→ **WORK INSTRUCTIONS**
Word for word, restate the lines from the start of the data down to the line with "Testbench counts of indigo, summed", both included.

→ **AVAILABLE RECORDS**
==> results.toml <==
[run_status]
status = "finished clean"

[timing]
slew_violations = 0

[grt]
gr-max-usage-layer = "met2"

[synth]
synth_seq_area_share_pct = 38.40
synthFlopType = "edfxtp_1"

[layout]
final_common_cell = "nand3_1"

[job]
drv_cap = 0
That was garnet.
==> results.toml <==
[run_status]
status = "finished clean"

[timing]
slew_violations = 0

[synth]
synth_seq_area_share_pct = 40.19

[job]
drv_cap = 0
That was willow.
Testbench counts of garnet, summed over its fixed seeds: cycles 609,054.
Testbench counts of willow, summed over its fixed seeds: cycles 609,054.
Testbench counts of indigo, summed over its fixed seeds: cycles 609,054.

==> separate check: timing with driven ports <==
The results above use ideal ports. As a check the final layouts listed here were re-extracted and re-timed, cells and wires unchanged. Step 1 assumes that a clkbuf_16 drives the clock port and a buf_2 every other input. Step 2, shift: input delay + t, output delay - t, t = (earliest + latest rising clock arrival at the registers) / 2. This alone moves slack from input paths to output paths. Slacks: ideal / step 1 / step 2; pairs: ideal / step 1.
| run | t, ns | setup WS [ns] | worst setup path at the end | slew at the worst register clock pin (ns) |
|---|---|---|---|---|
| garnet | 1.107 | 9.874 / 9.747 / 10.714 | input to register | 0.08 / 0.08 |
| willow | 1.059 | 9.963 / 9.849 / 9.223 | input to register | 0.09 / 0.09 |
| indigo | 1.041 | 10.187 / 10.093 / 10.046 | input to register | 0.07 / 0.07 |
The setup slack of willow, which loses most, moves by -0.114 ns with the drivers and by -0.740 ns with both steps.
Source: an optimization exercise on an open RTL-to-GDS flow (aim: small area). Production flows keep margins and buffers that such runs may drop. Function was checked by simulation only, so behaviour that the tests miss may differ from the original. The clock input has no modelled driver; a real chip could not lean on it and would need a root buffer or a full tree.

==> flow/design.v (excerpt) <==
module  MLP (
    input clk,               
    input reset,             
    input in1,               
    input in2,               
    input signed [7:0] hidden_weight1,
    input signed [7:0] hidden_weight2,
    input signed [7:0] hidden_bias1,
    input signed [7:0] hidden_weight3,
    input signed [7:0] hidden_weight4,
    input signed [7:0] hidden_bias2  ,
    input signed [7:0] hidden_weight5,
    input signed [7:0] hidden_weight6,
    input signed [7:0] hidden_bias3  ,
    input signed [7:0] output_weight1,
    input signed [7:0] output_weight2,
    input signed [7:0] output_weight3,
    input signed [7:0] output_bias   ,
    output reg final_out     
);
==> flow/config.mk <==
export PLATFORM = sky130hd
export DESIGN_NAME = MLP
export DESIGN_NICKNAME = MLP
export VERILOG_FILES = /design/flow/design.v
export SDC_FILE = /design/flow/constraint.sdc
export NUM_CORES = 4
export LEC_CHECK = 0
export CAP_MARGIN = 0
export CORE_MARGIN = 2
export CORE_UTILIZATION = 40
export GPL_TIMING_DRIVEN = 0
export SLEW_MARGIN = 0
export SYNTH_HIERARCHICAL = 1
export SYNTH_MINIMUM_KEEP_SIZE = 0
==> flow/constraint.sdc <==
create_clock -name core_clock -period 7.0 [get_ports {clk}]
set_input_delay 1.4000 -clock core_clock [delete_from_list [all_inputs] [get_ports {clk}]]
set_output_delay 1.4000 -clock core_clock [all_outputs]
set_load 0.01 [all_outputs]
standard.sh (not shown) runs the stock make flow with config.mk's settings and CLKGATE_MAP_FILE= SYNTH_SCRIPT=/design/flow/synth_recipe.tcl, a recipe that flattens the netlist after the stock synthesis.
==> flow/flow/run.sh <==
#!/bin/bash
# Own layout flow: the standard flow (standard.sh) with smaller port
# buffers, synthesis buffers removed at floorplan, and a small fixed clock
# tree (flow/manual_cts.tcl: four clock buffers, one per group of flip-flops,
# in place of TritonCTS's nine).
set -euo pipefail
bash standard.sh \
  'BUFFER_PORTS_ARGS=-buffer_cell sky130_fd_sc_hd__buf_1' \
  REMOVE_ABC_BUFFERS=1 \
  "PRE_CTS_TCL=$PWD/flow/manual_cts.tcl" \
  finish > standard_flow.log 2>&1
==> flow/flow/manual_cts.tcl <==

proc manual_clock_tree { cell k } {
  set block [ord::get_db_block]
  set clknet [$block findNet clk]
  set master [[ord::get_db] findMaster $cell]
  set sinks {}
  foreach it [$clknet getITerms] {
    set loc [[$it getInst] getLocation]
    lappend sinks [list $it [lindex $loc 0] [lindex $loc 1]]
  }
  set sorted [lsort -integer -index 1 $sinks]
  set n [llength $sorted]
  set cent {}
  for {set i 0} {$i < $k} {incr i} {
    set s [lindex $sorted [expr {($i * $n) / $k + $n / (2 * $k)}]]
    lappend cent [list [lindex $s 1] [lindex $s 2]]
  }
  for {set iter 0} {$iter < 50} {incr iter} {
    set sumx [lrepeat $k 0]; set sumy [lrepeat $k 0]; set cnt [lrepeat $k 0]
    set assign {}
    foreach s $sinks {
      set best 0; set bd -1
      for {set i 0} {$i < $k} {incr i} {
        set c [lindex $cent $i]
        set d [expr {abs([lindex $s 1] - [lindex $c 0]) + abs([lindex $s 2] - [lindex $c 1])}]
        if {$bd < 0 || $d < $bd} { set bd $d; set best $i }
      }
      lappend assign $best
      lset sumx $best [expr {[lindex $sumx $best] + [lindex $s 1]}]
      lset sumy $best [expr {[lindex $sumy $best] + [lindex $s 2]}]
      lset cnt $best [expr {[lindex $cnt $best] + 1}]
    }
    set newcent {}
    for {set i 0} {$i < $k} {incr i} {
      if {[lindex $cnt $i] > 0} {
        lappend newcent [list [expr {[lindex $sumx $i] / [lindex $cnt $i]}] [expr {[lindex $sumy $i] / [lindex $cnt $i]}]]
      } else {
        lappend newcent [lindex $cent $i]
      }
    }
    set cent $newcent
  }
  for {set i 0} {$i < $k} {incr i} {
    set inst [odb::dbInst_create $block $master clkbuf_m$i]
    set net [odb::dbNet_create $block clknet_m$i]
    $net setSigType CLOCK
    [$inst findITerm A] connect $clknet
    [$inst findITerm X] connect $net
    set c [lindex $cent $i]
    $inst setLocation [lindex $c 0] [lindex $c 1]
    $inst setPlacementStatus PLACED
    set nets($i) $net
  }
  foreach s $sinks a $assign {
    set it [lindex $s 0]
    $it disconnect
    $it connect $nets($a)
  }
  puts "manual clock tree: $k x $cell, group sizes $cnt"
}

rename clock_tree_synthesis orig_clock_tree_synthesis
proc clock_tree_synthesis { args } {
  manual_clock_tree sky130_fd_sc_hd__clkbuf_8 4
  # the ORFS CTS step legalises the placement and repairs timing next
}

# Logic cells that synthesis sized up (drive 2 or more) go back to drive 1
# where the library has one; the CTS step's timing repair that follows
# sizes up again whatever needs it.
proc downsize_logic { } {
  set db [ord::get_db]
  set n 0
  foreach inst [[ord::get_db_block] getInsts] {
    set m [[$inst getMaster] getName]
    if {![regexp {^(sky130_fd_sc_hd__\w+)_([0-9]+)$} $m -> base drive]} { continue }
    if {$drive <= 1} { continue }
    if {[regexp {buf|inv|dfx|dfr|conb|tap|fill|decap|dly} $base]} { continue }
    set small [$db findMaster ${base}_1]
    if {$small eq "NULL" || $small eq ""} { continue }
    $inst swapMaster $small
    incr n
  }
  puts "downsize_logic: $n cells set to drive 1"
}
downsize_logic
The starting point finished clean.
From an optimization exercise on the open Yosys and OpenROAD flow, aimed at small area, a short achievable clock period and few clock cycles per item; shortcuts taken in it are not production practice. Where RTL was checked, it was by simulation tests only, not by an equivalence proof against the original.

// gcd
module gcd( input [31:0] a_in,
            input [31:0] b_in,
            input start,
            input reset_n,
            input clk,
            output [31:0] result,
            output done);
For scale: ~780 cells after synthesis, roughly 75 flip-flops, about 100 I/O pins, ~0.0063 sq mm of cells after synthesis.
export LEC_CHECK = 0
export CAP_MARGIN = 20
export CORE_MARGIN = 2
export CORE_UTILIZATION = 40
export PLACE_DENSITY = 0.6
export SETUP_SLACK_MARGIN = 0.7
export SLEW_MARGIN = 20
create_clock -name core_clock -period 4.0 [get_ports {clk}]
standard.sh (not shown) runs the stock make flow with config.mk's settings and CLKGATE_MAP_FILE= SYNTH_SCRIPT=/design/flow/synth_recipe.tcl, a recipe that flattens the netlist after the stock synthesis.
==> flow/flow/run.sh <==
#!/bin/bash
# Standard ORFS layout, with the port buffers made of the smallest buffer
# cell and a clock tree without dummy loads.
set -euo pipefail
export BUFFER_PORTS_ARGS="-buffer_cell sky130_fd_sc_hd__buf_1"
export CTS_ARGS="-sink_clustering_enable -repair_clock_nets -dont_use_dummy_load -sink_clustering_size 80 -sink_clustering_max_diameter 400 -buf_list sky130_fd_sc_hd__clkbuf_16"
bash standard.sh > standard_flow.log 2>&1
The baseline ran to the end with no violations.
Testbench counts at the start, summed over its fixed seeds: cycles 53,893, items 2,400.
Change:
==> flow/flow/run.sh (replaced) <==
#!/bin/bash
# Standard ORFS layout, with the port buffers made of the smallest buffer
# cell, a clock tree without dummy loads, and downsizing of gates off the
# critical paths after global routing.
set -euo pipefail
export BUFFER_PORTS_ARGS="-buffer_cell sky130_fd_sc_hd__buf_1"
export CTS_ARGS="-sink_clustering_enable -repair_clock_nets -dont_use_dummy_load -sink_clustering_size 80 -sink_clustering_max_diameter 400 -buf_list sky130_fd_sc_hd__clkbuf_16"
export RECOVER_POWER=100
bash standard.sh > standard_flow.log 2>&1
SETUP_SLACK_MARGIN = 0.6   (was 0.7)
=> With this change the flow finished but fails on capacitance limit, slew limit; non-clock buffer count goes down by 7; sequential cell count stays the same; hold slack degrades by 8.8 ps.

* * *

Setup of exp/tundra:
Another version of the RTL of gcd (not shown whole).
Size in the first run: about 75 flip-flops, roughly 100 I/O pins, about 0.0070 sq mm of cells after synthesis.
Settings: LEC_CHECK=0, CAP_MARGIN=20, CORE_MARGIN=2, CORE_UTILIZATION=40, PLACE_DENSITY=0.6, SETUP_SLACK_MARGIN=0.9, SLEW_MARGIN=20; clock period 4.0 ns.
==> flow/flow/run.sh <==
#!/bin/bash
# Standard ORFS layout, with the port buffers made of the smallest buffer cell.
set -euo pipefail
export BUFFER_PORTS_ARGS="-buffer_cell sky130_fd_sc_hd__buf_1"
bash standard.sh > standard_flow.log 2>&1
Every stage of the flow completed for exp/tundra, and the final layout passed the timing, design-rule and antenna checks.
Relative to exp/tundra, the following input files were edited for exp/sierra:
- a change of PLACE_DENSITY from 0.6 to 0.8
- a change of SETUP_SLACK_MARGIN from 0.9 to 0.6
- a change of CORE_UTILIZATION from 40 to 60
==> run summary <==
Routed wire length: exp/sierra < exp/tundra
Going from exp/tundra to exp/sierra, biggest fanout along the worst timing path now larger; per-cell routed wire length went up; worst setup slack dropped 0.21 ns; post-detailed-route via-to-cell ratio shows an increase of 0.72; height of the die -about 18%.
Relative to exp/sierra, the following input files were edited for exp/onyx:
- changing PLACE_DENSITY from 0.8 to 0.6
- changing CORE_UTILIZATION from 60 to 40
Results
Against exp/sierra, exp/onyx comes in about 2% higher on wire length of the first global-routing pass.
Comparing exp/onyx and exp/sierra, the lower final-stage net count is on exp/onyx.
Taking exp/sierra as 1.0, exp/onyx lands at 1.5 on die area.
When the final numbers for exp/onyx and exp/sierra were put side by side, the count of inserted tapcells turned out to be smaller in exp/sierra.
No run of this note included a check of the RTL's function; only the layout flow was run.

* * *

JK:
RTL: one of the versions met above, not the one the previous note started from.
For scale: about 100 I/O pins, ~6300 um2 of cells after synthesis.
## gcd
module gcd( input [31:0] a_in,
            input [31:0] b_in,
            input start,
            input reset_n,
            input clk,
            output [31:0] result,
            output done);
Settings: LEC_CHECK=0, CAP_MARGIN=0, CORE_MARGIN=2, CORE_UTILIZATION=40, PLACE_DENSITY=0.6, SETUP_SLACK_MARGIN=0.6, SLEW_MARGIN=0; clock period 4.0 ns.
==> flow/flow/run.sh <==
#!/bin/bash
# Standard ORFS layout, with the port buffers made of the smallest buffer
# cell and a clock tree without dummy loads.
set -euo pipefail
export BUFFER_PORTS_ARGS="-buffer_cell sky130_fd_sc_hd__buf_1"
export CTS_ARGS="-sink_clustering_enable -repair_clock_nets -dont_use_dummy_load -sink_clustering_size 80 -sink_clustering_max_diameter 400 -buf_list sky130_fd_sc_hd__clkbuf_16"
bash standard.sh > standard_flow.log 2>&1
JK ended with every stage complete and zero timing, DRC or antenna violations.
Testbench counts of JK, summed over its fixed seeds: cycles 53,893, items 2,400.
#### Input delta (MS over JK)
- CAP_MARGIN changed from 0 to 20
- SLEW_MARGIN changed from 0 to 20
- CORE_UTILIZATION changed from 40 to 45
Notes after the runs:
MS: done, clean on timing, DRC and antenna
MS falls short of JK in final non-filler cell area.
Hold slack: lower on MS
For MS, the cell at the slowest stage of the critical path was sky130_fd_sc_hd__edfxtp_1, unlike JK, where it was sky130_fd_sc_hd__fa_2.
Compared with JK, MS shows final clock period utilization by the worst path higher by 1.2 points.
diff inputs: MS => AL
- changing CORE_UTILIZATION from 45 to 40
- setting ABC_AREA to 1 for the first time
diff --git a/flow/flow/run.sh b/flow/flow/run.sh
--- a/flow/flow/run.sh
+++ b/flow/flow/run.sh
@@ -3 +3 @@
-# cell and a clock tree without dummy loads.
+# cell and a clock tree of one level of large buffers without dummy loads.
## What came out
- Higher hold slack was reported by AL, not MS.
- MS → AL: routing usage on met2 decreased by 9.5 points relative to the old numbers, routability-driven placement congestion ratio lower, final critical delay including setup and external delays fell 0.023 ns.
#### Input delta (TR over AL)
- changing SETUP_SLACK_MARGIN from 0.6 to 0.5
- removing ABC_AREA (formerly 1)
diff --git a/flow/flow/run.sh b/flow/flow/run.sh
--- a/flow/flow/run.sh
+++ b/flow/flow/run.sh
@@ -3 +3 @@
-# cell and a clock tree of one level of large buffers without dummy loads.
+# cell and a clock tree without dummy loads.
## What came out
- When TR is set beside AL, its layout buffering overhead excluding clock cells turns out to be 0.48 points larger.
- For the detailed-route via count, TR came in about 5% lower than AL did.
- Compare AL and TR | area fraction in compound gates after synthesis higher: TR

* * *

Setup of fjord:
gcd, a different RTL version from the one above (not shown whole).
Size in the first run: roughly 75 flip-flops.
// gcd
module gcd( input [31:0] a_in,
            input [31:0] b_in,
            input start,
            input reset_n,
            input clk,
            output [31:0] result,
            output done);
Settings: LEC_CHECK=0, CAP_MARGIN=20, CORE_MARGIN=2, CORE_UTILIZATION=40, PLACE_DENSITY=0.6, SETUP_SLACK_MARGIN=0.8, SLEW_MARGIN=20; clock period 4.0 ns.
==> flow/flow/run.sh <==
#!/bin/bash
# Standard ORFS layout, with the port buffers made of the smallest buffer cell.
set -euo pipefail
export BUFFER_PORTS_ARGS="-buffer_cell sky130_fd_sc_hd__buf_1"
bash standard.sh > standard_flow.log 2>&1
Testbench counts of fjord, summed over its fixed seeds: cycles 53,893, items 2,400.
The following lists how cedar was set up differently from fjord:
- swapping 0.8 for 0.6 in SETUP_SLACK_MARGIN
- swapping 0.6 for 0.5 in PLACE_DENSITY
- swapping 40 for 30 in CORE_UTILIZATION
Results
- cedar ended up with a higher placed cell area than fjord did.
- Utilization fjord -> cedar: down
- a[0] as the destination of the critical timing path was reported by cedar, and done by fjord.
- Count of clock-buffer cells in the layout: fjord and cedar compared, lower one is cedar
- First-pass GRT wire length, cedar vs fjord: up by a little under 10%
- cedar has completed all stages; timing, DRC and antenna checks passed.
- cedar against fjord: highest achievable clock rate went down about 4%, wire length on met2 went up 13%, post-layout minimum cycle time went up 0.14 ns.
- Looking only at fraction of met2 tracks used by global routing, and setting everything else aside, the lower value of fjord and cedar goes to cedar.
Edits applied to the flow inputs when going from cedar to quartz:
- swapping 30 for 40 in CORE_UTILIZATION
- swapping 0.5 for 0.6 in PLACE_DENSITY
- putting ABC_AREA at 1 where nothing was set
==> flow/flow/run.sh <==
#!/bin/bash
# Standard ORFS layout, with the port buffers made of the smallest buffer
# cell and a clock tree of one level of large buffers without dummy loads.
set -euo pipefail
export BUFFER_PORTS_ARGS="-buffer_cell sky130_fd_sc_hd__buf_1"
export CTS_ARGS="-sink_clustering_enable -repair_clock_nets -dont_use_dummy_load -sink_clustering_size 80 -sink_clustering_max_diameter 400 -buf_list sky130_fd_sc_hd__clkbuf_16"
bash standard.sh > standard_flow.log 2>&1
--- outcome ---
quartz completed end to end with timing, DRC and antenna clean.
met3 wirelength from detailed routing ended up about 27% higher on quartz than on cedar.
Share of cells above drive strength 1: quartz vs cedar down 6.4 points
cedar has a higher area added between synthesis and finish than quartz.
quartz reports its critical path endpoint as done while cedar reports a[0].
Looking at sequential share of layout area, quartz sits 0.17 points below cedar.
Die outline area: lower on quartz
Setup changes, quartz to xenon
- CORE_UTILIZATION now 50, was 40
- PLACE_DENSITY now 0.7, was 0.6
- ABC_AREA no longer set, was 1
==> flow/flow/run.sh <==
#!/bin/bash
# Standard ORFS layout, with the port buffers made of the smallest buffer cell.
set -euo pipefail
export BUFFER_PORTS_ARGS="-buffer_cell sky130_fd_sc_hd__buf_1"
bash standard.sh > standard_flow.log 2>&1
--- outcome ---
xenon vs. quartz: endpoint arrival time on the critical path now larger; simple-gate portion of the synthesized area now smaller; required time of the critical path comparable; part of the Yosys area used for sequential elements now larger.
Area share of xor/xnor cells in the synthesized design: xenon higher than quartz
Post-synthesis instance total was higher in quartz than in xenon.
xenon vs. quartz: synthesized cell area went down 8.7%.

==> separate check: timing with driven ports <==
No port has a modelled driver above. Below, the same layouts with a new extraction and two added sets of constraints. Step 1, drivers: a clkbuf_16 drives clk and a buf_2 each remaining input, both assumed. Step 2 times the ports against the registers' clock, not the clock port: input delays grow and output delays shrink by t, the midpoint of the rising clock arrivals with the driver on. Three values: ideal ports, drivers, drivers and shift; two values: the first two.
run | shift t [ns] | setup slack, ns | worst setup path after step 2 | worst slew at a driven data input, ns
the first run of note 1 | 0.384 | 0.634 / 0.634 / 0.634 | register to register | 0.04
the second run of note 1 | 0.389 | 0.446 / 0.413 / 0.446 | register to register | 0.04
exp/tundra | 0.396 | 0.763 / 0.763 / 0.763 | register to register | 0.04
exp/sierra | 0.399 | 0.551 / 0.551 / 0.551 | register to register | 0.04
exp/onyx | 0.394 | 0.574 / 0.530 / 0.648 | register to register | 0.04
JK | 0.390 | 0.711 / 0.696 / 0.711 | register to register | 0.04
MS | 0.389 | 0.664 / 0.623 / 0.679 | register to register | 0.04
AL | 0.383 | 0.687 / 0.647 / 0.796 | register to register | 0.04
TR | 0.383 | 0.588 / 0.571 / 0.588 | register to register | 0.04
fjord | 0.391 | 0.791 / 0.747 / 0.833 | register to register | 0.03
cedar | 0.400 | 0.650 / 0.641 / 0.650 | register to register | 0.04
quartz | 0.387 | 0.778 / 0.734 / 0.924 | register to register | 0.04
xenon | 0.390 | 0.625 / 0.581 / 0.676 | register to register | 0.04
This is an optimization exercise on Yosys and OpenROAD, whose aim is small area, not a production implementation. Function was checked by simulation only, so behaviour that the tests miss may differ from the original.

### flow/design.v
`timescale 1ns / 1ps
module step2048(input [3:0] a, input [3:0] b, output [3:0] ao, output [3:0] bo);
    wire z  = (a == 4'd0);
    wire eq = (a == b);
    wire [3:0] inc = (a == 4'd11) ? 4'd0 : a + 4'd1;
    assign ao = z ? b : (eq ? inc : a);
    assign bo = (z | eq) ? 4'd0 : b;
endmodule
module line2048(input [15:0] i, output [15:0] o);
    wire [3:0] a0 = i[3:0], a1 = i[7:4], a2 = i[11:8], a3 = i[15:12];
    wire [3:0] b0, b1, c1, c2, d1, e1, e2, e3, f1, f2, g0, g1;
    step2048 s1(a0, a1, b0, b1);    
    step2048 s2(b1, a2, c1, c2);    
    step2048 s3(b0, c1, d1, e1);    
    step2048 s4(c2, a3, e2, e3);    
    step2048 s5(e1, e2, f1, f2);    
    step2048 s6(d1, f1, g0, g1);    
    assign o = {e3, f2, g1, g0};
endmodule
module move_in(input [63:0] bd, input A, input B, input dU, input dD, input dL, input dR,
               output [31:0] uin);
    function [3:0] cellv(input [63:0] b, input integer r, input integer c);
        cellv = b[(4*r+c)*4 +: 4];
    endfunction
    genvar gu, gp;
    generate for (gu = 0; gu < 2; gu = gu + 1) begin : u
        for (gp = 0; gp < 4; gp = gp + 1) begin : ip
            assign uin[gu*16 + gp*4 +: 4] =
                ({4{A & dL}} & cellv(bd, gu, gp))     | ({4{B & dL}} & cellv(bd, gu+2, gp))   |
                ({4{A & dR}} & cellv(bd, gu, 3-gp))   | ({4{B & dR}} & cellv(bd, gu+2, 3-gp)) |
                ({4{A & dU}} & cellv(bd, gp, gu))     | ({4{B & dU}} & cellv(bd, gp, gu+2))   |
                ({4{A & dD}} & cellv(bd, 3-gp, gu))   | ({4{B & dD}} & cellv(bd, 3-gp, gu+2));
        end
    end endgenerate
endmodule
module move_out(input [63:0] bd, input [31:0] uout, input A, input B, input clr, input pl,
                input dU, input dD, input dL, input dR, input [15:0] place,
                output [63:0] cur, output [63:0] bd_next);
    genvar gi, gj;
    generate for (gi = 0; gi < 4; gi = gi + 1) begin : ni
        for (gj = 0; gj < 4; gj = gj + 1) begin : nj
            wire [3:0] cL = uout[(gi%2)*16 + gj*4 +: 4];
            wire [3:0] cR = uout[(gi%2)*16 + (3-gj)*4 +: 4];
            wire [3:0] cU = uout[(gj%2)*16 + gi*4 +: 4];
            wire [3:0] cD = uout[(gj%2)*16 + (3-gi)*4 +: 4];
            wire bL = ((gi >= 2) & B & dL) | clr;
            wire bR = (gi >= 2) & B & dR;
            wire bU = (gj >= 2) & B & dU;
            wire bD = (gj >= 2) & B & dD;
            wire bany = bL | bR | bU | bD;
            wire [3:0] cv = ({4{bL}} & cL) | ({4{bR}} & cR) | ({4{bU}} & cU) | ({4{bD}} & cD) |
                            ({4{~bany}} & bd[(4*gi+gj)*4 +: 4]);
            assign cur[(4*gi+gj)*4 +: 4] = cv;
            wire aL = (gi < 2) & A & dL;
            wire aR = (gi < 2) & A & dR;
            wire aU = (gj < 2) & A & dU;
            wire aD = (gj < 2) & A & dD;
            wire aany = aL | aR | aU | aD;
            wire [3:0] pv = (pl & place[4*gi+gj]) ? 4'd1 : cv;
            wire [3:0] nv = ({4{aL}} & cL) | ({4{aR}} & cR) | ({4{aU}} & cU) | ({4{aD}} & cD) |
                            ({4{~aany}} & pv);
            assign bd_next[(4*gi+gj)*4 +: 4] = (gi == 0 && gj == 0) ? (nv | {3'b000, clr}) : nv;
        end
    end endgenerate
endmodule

→ **SOLUTION**
==> results.toml <==
[run_status]
status = "finished clean"

[timing]
slew_violations = 0

[grt]
gr-max-usage-layer = "met2"

[synth]
synth_seq_area_share_pct = 38.40
synthFlopType = "edfxtp_1"

[layout]
final_common_cell = "nand3_1"

[job]
drv_cap = 0
That was garnet.
==> results.toml <==
[run_status]
status = "finished clean"

[timing]
slew_violations = 0

[synth]
synth_seq_area_share_pct = 40.19

[job]
drv_cap = 0
That was willow.
Testbench counts of garnet, summed over its fixed seeds: cycles 609,054.
Testbench counts of willow, summed over its fixed seeds: cycles 609,054.
Testbench counts of indigo, summed over its fixed seeds: cycles 609,054.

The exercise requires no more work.